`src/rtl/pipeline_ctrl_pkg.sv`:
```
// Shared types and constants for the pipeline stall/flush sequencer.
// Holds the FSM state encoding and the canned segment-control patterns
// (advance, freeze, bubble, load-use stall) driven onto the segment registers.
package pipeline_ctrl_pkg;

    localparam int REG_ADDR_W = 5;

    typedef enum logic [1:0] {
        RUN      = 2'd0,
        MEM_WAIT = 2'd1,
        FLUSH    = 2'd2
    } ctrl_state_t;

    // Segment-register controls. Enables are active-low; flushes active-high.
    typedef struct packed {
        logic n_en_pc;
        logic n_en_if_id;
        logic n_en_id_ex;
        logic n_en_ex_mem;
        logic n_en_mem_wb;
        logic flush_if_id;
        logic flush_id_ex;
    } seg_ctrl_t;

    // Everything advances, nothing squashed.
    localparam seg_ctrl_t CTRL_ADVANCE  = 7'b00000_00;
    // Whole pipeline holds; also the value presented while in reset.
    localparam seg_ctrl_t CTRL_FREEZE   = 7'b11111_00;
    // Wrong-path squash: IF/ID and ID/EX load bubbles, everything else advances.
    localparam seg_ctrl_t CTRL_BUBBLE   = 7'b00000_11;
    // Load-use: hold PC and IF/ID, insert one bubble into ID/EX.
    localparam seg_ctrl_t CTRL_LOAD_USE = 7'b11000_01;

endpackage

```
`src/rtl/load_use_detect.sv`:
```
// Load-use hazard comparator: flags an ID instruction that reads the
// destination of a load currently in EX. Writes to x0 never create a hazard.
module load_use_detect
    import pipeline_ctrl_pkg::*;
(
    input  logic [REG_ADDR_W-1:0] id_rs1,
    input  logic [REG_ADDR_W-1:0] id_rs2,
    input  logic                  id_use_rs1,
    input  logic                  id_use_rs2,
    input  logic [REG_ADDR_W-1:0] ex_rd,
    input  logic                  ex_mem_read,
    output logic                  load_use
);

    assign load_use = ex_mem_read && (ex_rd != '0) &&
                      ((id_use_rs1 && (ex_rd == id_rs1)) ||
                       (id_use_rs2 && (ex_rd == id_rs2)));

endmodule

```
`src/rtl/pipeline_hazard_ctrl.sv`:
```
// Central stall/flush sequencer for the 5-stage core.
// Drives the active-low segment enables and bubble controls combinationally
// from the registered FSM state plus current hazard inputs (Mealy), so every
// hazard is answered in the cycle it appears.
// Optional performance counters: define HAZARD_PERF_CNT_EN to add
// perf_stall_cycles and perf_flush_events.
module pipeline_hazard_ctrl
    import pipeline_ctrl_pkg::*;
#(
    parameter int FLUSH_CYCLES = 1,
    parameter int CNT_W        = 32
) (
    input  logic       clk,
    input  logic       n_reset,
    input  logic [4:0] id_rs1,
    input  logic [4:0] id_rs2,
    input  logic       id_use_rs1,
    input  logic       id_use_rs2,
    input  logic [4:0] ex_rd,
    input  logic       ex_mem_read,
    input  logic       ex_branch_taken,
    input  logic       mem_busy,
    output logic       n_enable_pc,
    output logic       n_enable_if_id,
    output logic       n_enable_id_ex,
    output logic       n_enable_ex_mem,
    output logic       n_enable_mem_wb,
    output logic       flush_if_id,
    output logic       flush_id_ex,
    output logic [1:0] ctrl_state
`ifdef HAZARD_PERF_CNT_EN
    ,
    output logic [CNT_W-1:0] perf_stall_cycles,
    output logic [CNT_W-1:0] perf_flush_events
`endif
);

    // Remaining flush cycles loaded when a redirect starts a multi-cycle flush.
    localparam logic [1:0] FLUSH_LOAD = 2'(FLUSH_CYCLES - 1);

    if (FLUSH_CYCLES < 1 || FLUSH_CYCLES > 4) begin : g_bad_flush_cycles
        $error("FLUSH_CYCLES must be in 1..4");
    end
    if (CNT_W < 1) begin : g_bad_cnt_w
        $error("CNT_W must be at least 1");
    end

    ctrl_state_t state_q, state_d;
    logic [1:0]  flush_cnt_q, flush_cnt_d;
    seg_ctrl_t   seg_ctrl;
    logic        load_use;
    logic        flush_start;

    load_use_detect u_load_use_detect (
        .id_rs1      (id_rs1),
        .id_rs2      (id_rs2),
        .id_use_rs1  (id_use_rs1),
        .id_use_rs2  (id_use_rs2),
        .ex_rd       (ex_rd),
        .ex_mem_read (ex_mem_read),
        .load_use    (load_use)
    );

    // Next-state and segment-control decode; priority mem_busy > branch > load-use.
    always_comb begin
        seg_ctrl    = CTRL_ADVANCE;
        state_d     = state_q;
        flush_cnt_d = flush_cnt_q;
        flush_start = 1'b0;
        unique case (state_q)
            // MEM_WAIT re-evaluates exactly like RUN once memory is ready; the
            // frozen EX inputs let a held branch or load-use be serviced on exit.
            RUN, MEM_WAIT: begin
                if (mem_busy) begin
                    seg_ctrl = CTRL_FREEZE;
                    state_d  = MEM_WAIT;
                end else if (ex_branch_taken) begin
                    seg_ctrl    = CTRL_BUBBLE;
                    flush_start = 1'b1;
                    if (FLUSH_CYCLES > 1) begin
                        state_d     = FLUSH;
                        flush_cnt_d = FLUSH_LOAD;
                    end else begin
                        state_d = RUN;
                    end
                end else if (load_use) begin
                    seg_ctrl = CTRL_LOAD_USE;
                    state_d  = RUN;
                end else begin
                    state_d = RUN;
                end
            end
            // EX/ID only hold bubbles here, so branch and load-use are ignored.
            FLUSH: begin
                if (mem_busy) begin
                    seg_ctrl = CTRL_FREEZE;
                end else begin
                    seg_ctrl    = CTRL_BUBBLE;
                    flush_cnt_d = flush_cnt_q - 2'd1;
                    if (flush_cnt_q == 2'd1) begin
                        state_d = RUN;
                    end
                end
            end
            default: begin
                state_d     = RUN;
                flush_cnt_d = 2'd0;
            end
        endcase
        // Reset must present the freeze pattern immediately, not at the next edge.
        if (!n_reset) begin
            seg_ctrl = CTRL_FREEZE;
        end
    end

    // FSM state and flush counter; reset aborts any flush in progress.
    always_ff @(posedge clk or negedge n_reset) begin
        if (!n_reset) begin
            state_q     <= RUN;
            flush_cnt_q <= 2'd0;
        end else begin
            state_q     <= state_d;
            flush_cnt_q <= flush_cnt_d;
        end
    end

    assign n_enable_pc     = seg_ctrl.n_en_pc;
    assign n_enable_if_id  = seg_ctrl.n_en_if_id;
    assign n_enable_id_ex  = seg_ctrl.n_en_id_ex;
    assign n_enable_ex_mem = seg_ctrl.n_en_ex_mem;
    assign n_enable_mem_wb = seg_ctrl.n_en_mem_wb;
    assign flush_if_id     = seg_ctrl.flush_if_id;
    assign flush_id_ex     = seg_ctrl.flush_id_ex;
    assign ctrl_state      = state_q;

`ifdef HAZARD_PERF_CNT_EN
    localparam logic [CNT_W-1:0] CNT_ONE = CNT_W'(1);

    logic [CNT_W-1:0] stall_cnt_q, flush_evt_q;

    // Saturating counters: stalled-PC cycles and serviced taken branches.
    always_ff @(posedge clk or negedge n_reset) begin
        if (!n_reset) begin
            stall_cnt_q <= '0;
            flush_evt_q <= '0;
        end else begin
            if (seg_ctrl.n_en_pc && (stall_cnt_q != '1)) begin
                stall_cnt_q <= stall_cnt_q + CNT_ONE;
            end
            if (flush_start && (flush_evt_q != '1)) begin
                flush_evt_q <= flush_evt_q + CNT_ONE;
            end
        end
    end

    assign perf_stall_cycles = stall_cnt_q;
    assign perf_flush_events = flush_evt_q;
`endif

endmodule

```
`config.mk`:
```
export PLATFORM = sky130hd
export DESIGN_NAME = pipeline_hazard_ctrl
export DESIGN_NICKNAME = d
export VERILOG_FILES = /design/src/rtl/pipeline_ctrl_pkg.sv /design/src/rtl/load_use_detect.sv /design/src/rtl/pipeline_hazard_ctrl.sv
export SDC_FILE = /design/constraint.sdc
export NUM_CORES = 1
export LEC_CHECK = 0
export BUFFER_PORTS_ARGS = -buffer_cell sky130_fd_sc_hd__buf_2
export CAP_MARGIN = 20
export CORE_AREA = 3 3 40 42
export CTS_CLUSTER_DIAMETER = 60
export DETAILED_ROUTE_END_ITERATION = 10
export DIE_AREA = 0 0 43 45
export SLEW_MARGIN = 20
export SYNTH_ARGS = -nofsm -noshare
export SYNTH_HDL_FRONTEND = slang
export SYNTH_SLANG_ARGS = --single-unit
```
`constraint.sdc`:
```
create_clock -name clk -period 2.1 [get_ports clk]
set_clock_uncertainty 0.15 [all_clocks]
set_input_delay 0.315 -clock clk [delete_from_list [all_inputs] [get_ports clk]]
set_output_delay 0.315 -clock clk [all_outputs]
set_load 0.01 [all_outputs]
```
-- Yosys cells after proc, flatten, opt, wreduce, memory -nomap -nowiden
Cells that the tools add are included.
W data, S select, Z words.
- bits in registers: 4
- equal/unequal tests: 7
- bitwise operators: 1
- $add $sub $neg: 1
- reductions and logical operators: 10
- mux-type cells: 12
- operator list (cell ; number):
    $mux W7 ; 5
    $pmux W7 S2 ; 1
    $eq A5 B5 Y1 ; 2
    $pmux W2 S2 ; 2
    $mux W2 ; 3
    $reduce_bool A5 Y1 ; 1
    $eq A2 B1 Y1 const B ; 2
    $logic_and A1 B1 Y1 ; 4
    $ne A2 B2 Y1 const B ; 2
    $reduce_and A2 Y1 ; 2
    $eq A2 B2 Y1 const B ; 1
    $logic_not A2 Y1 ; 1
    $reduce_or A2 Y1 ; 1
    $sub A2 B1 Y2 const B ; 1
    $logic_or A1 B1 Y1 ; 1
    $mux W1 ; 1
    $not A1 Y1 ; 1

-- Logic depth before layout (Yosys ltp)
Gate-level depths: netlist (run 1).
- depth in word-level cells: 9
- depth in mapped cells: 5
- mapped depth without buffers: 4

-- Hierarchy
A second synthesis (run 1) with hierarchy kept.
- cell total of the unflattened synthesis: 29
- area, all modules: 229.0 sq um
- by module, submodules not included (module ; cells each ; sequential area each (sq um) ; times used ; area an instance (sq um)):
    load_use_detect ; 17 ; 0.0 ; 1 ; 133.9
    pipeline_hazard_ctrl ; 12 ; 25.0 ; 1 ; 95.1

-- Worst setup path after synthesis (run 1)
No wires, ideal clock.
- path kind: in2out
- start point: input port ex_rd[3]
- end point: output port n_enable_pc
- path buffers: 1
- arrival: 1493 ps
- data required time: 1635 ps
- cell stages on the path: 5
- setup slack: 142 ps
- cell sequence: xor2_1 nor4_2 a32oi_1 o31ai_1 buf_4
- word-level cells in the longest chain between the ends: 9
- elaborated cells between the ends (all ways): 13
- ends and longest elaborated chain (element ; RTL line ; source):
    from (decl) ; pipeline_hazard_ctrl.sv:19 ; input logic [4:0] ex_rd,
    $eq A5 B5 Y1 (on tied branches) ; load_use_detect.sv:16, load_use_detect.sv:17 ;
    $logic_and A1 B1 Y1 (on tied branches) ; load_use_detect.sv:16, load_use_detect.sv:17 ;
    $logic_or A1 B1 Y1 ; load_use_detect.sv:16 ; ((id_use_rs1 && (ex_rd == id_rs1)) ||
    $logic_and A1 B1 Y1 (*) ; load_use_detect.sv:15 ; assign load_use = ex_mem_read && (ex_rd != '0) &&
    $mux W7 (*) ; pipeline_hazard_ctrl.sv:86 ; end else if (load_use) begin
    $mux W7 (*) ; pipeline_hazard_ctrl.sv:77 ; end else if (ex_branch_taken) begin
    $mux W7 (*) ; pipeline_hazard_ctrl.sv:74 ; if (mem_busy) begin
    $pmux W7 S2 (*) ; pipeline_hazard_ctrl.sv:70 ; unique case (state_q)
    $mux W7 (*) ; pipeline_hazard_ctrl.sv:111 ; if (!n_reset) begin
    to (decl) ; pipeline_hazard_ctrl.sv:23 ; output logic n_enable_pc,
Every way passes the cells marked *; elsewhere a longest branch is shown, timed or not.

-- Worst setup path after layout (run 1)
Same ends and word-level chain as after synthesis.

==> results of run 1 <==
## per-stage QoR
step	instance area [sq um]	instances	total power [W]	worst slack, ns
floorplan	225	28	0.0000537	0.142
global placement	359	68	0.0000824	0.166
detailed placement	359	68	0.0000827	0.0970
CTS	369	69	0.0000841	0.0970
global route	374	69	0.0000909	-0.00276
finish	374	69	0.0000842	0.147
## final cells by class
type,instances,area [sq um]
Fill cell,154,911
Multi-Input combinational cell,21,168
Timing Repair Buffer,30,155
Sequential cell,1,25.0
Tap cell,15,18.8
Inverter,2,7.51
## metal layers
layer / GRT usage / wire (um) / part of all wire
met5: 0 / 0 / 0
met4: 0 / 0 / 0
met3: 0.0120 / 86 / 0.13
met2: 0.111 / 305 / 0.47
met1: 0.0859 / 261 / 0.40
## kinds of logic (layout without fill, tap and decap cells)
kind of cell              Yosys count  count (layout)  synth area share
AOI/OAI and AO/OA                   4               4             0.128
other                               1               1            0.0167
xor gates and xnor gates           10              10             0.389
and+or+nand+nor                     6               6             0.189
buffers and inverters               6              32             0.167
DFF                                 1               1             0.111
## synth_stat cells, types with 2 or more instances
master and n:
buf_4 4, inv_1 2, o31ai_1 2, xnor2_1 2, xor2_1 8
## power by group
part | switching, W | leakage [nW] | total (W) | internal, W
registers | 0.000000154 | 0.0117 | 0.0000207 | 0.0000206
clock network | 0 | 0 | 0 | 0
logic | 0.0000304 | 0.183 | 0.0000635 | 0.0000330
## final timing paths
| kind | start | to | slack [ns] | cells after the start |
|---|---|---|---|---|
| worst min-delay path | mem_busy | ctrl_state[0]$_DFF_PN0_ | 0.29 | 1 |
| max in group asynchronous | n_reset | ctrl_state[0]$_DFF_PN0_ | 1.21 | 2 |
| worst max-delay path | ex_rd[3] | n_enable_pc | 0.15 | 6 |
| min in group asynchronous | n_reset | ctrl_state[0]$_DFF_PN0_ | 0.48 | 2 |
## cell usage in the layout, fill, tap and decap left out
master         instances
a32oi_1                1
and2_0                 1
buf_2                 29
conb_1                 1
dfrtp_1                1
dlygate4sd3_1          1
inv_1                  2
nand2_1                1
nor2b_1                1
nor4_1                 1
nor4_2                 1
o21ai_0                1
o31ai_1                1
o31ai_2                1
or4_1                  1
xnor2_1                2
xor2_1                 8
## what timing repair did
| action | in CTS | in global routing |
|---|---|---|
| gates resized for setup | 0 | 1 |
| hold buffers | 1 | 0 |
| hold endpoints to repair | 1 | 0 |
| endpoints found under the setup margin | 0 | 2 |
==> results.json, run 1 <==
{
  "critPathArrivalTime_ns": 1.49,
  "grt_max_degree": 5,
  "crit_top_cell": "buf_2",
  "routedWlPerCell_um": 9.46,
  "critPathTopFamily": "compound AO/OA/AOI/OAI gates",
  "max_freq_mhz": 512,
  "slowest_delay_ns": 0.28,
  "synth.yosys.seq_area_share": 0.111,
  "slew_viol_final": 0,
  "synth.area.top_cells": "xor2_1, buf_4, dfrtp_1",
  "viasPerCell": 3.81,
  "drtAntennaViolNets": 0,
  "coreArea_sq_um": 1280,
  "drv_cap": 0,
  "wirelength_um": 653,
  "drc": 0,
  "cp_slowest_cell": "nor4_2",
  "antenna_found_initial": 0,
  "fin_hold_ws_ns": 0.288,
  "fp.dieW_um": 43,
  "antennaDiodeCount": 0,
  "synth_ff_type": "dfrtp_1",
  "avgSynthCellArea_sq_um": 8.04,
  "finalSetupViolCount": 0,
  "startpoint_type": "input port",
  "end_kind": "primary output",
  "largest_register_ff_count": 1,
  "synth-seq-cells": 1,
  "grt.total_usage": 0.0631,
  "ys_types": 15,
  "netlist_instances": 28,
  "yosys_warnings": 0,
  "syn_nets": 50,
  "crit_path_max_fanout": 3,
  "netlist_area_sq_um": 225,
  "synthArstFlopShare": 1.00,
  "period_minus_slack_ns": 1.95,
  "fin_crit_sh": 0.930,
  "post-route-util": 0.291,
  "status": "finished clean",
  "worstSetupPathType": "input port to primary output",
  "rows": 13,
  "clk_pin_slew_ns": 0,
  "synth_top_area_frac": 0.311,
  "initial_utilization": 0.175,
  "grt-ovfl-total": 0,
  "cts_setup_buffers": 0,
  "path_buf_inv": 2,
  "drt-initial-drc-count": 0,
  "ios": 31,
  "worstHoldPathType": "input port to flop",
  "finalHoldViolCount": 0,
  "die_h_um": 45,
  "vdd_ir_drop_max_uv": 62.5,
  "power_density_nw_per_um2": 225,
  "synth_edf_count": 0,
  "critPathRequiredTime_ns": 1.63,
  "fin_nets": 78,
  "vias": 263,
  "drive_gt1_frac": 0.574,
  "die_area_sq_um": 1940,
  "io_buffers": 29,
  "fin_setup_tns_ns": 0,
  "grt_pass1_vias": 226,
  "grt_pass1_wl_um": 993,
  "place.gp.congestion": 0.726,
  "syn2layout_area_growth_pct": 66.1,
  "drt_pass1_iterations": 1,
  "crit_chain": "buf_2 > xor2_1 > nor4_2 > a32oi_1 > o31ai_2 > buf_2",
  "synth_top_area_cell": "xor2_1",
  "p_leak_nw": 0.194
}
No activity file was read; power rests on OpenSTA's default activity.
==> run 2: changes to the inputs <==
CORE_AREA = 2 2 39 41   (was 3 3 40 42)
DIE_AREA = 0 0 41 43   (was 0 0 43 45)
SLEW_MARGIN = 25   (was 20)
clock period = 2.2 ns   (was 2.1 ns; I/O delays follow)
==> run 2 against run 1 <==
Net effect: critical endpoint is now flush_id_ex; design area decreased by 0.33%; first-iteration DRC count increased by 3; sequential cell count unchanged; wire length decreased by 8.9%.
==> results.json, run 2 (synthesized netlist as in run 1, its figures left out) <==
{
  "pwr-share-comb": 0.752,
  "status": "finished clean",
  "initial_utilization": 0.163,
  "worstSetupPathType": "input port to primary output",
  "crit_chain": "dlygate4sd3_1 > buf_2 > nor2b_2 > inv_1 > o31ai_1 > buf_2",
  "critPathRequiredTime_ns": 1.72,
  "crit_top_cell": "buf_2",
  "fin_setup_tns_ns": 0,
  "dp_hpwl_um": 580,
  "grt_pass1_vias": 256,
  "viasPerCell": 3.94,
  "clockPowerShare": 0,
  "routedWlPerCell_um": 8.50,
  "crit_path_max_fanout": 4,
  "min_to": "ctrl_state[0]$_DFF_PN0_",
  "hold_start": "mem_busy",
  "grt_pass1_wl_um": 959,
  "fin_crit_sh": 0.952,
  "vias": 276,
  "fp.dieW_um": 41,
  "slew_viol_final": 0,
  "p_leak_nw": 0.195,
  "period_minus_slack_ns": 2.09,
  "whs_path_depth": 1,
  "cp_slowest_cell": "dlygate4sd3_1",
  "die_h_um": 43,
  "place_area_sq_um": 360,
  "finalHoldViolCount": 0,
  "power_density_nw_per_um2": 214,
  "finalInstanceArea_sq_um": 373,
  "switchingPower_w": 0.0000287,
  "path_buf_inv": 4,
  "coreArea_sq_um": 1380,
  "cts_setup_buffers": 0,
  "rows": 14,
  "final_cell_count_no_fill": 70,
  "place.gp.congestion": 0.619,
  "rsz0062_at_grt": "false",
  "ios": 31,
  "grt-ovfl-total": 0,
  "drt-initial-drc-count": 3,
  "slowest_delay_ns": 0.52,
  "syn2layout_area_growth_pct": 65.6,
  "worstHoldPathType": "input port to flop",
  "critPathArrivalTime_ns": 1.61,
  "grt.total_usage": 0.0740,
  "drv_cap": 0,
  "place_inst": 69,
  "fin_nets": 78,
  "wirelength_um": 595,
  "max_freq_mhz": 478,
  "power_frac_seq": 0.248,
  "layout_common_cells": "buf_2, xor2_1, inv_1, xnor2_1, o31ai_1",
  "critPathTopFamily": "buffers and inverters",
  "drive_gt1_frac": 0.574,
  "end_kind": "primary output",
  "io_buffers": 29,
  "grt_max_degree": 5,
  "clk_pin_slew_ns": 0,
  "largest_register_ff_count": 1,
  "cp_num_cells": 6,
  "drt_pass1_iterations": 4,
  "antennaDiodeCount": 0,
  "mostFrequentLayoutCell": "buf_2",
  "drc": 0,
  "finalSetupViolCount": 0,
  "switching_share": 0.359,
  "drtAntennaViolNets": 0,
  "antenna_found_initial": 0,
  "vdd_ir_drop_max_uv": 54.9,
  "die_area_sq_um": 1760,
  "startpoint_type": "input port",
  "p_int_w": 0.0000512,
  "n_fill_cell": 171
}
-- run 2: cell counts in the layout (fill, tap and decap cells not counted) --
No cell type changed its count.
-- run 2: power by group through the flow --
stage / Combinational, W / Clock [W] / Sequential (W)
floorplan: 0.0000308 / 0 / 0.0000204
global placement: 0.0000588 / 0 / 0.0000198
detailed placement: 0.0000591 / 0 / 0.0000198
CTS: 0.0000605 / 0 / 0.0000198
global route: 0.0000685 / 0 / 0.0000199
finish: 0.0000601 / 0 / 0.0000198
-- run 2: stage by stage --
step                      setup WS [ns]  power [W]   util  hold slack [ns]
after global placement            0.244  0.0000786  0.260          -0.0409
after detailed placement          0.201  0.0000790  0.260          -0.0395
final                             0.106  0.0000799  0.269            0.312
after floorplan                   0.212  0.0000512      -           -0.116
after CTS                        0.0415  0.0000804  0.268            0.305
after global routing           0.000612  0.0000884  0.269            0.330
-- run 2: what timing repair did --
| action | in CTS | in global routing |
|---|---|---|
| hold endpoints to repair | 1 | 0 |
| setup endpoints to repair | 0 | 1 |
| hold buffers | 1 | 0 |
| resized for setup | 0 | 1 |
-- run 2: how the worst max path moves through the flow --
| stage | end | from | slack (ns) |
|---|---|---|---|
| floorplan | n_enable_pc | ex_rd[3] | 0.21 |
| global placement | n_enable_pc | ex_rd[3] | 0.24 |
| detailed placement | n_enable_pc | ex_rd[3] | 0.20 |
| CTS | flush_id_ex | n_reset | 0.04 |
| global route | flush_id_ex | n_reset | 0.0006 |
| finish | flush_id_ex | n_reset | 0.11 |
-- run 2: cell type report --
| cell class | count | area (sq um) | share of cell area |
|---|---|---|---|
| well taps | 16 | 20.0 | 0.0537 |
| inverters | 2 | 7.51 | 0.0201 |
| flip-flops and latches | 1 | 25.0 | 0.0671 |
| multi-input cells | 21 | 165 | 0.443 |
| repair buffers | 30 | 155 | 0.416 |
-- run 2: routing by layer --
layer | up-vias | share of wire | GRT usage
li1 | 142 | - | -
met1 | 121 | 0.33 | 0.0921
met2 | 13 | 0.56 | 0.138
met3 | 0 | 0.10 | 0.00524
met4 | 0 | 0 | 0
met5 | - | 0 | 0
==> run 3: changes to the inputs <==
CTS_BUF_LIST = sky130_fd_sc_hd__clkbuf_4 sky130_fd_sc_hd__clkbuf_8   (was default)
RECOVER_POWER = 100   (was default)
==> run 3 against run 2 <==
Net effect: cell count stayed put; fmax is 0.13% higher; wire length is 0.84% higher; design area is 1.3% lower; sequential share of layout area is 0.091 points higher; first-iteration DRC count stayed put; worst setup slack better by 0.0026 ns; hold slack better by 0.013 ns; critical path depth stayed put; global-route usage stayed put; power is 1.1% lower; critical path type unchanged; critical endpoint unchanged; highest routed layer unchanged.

___

Task item: Write down only how many lines in the listing contain the word "active".

Exercise solution: 2